Again, I would talk to people (I say people because it was men and women) on the internet in sexual ways and discuss possible ways of meeting up, but yet not really have intentions on meeting up or acting out these things in person.
Upon reading on the internet this is viewed as a symptom of sexual addiction, but I would say my founding symptom of sexual addiction is that I have been watching porn and masturbating everyday for the last 15 years. I started when I was about 12 or 13 and thats about when it all started. From there I started objectifying women and becoming obsessed with sexual acts. For the next couple years the obsession wasn't too much. Around when I was 18 it all changed. I used a lot of girls for sexual favors and didn't care about my attraction to them. I targeted the more attainable women, who looked like they would give me what I wanted. This continued as I moved to college, and my obsession came a little stronger. I failed out of college and started working full-time when I met my future wife. We started out as friends with benefits but things just seemed to click. There was tension but aside from porn I never strayed wayward, until the coffee shop girl.

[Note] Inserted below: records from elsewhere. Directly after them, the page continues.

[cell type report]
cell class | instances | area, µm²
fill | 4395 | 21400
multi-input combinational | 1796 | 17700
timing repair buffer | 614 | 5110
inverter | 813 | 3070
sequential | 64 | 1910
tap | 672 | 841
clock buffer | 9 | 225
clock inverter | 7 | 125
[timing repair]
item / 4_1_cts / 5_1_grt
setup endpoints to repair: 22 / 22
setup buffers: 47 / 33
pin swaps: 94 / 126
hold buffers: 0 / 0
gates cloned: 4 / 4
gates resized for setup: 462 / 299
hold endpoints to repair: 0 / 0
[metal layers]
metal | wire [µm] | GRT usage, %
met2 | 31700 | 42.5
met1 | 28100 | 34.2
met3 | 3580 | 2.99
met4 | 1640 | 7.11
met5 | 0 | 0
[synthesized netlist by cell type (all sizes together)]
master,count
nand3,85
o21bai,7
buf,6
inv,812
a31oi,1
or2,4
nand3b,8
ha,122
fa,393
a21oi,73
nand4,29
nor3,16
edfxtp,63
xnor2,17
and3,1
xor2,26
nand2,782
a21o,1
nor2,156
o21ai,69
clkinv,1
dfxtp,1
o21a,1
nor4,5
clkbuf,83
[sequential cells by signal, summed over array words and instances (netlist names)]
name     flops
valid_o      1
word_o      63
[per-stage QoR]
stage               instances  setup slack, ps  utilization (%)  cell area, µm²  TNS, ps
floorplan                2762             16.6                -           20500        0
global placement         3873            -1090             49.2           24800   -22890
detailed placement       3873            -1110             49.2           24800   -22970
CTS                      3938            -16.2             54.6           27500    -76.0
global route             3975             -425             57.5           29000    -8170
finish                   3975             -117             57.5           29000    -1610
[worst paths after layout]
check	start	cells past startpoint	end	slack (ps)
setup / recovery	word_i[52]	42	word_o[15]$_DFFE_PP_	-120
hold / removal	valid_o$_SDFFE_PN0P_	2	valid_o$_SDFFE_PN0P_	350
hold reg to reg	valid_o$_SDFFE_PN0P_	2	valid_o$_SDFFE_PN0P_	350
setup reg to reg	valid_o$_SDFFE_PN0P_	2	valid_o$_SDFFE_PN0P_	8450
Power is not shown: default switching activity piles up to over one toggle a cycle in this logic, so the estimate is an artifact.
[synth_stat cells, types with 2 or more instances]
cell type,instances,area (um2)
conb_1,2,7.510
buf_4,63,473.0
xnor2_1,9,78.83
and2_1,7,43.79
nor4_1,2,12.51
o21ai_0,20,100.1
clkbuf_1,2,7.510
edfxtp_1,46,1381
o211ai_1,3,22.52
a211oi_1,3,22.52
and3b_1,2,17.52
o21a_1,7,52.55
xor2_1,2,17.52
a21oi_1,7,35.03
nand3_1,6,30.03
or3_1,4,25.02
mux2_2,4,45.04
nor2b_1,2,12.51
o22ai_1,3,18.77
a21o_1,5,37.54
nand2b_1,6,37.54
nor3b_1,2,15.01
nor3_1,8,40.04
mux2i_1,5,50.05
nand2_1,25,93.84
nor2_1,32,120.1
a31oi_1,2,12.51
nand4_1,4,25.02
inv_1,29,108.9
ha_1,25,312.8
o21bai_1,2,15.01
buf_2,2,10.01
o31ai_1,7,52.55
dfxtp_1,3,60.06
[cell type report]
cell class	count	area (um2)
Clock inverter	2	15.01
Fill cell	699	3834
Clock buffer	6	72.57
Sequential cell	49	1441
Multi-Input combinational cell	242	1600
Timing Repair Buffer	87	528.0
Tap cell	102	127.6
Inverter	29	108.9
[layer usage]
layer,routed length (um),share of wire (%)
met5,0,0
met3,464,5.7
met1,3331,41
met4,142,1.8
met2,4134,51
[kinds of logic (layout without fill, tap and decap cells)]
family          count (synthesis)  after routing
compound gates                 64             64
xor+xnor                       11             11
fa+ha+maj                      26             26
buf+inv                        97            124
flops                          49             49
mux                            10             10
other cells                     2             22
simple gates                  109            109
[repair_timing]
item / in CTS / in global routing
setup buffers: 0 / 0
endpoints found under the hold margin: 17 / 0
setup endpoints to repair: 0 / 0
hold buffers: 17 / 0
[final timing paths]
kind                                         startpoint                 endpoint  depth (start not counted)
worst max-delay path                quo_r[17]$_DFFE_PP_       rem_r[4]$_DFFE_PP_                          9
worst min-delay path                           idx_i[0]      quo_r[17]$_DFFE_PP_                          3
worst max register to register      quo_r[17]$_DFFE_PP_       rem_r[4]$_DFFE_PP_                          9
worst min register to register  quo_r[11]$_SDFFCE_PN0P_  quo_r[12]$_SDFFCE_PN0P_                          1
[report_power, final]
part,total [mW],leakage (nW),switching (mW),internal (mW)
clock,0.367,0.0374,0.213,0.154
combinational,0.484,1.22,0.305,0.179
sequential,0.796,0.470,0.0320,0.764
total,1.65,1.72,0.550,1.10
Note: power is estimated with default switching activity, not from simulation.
$ cat config.mk
export PLATFORM = sky130hd
export DESIGN_NAME = trimmed_mean_smooth_normalize_unit
export DESIGN_NICKNAME = d
export VERILOG_FILES = /design/src/rtl/core/tmsn_pkg.sv /design/src/rtl/core/tmsn_front.sv /design/src/rtl/core/tmsn_queue.sv /design/src/rtl/core/tmsn_back.sv /design/src/rtl/core/trimmed_mean_smooth_normalize_unit.sv
export SDC_FILE = /design/constraint.sdc
export NUM_CORES = 2
export LEC_CHECK = 0
export BUFFER_PORTS_ARGS = -buffer_cell sky130_fd_sc_hd__clkbuf_2
export CELL_PAD_IN_SITES_DETAIL_PLACEMENT = 0
export CELL_PAD_IN_SITES_GLOBAL_PLACEMENT = 1
export CORE_MARGIN = 3
export CORE_UTILIZATION = 35
export DETAILED_ROUTE_END_ITERATION = 16
export GPL_ROUTABILITY_DRIVEN = 1
export PLACE_DENSITY_LB_ADDON = 0.1
export SYNTH_ARGS = -nofsm -noshare
export SYNTH_HDL_FRONTEND = slang
export SYNTH_SLANG_ARGS = --single-unit
$ cat constraint.sdc
create_clock -name clock -period 31.6 [get_ports clock]
set_clock_uncertainty 0.15 [all_clocks]
set_input_delay 3.16 -clock clock [delete_from_list [all_inputs] [get_ports clock]]
set_output_delay 3.16 -clock clock [all_outputs]
set_load 0.02 [all_outputs]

I think of myself as a good husband, aside from the demons that are destroying that. I try to do everything for my wife, and she is the best wife.
Most people assume that if the husband is going wayward he must be missing something at home, but that could not be further from the truth, I have everything and more at my home. There just seems to be something pulling me from my family and I am sick and tired of it. I have beaten alcoholism, I have beaten a gambling addiction, and I will beat my sexual addiction. Simply because I have to.

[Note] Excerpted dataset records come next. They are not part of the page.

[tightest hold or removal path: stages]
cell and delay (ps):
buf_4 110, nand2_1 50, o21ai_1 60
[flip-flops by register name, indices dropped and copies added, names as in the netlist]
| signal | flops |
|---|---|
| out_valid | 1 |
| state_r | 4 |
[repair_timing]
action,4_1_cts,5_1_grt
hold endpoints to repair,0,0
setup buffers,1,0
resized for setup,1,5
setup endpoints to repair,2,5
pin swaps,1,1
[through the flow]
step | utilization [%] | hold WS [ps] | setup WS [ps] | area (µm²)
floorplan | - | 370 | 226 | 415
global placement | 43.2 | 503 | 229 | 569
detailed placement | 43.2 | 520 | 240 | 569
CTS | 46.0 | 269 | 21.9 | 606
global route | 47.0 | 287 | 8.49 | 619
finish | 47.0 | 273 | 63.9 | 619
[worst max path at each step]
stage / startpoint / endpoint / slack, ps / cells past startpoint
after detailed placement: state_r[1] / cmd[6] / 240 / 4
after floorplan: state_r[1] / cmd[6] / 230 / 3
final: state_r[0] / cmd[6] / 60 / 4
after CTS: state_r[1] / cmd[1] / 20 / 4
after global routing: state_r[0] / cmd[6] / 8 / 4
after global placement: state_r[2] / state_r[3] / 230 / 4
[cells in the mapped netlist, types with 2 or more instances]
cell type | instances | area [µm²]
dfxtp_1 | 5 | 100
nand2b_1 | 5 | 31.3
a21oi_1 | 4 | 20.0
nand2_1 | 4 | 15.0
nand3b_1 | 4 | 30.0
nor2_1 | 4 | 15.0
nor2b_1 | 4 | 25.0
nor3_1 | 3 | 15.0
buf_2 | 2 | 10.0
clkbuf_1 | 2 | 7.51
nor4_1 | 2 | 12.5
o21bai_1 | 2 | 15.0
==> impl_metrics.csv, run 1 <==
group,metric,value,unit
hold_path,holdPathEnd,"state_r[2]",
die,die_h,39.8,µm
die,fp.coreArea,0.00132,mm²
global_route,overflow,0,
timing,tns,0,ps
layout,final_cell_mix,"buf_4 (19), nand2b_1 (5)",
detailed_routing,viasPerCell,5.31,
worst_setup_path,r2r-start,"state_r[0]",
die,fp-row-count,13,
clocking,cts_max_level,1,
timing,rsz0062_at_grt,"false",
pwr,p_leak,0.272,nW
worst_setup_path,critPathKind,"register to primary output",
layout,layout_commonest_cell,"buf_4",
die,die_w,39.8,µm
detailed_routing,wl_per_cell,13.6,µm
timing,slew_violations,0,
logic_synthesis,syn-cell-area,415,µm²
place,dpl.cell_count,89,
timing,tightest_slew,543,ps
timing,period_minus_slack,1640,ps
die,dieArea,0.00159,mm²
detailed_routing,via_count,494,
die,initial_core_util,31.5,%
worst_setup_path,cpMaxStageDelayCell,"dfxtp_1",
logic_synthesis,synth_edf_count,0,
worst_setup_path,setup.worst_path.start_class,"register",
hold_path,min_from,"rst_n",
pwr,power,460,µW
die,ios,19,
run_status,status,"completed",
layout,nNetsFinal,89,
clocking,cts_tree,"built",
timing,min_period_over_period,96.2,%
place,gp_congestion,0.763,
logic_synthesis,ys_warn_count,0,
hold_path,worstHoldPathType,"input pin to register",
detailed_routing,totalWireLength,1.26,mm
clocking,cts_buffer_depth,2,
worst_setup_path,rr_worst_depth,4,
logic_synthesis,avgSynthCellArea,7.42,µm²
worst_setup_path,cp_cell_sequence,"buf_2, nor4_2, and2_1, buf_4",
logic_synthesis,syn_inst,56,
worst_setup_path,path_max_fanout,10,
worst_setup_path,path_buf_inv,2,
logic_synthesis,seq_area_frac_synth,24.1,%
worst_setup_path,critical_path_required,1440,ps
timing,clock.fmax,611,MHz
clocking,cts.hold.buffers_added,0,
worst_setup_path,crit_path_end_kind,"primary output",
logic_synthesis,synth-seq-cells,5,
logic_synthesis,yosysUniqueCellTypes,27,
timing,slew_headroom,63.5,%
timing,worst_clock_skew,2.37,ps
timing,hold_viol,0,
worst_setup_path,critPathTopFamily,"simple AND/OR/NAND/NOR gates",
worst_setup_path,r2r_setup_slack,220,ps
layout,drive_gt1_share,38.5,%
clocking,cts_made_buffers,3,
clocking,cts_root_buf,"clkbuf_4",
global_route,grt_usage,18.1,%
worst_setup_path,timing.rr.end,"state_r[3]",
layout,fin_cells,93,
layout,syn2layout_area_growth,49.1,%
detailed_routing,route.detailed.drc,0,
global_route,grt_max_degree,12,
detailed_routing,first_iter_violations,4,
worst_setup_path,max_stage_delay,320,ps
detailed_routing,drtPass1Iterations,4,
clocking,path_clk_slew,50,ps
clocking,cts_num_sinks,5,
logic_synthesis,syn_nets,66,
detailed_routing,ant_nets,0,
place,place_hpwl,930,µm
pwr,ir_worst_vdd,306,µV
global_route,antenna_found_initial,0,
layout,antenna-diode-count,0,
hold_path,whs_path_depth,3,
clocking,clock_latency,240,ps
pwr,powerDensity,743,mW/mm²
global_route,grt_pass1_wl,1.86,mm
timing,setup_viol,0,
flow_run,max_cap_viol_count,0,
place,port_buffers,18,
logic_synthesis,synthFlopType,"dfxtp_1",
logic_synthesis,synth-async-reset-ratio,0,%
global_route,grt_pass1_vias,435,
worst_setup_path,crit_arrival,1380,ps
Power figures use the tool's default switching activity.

My wife is on her last straw, and losing her and our 3 sons is not worth it. I could not imagine a day without seeing any of them. My wife is my world and I need to make her feel like it.
The steps I am taking to fix our marriage is that we are currently going to weekly marriage counselling. I have eliminated porn from my life, and have also removed masturbation. I am removing all temptations and trying to keep my mind off of sex. My wife and I are spending more time together, and doing things together. I know this isn't something that is fixed overnight, but I also know that in time with determination I will be fine, and My family will no longer have the crack in the foundation it currently does.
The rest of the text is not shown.